How to choose between including categorical variable as factor or continuous? I am fitting a regression model for a binary valued outcome as a function of an ordinal exposure taking as many as 21 different levels. Ordinal exposures can be coded continuously or categorically. How do I choose between controlling for this ordinal variable as categorical or continuous?
The reason for asking is that, in some sense, I could pick either in my logistic model, but factored and continuous produce very different predicted values. So there's a noticeable difference in the predictions as can be seen in the following plots:


So what to use in deciding which one is more accurate?

This particular variable, to which the numbers correspond, means "number of past skin cancers" (range is 1-21) and the risk I'm plotting is the risk of getting skin cancer again. x-axis is age. 
 A: So, the underlying scale is continuous. Given that, in my view it's your choice how you use this feature in a predictive model -- there is no hard and fast, much less theoretically driven, rule. If you choose to treat it as continuous, one workaround could be to plug in the midpoints of the range for each level of the discretization. For instance, if the first level is zero, then reset it to zero. If the next level is 1 to 2, plug in 1.5, and so on, until the final level which might be "21 and greater." For this final level, use the minimum value of 21. The resulting feature will be lumpily continuous but more informative than relying on the ranges assigned to each level. Of course, if you have the original information, replacing the categorizations with the actual counts would be a much better solution. 
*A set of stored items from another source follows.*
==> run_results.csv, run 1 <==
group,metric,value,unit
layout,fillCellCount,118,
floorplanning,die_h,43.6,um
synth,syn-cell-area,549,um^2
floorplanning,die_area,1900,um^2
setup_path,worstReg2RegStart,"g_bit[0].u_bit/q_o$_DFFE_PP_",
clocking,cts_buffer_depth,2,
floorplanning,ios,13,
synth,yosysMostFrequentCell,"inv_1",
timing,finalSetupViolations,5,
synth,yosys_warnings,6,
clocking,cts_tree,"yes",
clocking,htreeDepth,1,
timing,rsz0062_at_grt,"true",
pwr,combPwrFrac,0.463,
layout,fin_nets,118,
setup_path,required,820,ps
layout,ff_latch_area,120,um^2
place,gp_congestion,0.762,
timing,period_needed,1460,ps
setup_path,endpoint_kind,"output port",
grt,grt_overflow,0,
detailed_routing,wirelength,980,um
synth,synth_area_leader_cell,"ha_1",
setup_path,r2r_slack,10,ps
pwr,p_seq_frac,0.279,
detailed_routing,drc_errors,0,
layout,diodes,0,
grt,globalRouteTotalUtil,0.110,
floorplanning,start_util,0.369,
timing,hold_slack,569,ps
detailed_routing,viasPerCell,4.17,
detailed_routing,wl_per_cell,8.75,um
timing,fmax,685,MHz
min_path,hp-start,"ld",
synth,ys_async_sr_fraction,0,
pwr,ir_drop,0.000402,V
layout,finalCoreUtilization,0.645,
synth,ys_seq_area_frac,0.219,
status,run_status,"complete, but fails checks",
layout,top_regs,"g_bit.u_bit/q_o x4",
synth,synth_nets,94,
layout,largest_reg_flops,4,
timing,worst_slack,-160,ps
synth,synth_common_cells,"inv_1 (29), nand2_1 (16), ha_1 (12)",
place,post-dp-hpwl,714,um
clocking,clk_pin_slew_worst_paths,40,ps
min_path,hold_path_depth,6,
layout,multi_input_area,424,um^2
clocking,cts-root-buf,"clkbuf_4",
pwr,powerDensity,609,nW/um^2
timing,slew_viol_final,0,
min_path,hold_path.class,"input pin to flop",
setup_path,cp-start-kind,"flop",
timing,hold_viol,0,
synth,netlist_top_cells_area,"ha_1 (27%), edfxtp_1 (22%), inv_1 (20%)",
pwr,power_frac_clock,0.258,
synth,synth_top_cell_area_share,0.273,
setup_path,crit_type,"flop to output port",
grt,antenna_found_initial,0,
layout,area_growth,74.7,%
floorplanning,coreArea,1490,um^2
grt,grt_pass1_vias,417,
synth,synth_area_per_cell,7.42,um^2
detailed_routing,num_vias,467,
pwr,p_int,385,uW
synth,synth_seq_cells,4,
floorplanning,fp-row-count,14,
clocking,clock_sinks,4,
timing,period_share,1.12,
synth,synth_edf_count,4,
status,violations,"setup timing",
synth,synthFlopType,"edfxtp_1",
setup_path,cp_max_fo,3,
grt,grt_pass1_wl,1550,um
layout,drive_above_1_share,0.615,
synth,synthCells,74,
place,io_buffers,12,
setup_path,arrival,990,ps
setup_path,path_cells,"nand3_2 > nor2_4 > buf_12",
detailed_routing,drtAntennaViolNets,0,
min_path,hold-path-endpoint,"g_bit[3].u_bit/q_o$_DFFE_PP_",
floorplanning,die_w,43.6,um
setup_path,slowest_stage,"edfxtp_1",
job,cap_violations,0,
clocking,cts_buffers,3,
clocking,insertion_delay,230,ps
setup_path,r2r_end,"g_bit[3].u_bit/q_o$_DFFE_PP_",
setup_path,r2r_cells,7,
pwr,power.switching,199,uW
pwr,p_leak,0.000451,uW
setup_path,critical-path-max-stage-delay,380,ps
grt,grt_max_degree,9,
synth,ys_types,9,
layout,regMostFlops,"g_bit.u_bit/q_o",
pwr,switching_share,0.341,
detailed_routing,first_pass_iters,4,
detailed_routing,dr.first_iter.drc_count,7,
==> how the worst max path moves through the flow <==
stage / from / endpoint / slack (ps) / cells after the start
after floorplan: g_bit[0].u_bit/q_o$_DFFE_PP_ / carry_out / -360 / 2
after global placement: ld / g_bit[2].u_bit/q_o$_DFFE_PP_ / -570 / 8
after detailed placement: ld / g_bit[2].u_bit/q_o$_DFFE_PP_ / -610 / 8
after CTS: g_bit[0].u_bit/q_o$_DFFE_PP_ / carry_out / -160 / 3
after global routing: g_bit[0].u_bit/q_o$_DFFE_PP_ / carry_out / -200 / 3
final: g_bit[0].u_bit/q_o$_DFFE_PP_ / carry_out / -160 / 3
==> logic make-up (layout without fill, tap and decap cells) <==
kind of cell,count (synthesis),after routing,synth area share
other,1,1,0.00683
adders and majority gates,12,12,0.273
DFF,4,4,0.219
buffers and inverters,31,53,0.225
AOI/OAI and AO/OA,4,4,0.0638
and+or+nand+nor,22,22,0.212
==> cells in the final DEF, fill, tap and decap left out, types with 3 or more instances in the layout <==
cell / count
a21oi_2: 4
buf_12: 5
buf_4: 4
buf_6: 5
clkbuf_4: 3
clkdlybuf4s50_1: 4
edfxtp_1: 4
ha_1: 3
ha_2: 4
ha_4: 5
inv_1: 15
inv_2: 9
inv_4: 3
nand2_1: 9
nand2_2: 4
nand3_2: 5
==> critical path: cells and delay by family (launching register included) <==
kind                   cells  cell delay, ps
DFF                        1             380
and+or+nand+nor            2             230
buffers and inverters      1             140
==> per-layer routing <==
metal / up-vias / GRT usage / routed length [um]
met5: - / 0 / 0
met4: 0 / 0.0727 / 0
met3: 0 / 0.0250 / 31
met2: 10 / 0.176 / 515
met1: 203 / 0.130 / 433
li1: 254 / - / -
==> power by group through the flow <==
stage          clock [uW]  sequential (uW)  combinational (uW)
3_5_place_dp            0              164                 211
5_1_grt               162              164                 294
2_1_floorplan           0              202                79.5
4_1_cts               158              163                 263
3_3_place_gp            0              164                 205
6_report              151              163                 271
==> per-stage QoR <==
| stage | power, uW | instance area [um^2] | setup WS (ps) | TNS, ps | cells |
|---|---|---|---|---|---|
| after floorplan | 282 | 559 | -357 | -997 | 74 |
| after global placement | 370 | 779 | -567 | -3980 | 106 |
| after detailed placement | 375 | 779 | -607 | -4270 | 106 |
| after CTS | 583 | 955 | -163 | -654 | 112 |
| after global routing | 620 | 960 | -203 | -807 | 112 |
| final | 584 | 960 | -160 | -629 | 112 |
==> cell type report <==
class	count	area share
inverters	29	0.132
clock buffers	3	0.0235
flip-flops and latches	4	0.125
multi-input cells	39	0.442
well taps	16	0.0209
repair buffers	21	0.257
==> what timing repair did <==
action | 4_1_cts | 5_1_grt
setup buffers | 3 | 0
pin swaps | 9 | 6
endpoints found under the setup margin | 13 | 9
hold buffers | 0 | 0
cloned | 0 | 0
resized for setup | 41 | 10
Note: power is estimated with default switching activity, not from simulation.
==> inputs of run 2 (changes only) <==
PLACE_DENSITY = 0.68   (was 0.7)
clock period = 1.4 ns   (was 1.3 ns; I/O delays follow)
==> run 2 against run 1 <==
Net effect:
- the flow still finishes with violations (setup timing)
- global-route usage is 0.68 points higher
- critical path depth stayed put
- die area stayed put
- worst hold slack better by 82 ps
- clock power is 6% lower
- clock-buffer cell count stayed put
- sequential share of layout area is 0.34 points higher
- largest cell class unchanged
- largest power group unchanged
To address your question about which approach is more "accurate," an empirical approach to answering this could be to randomly break out train vs test (or holdout) data samples. Train the two versions of the model on the same data and see which one provides a better fit in the test (validation or holdout) subset. To expand on this approach, you could also employ k-fold cross-validation which would lessen the potential for a spurious result simply as a consequence of a one-off finite data sample.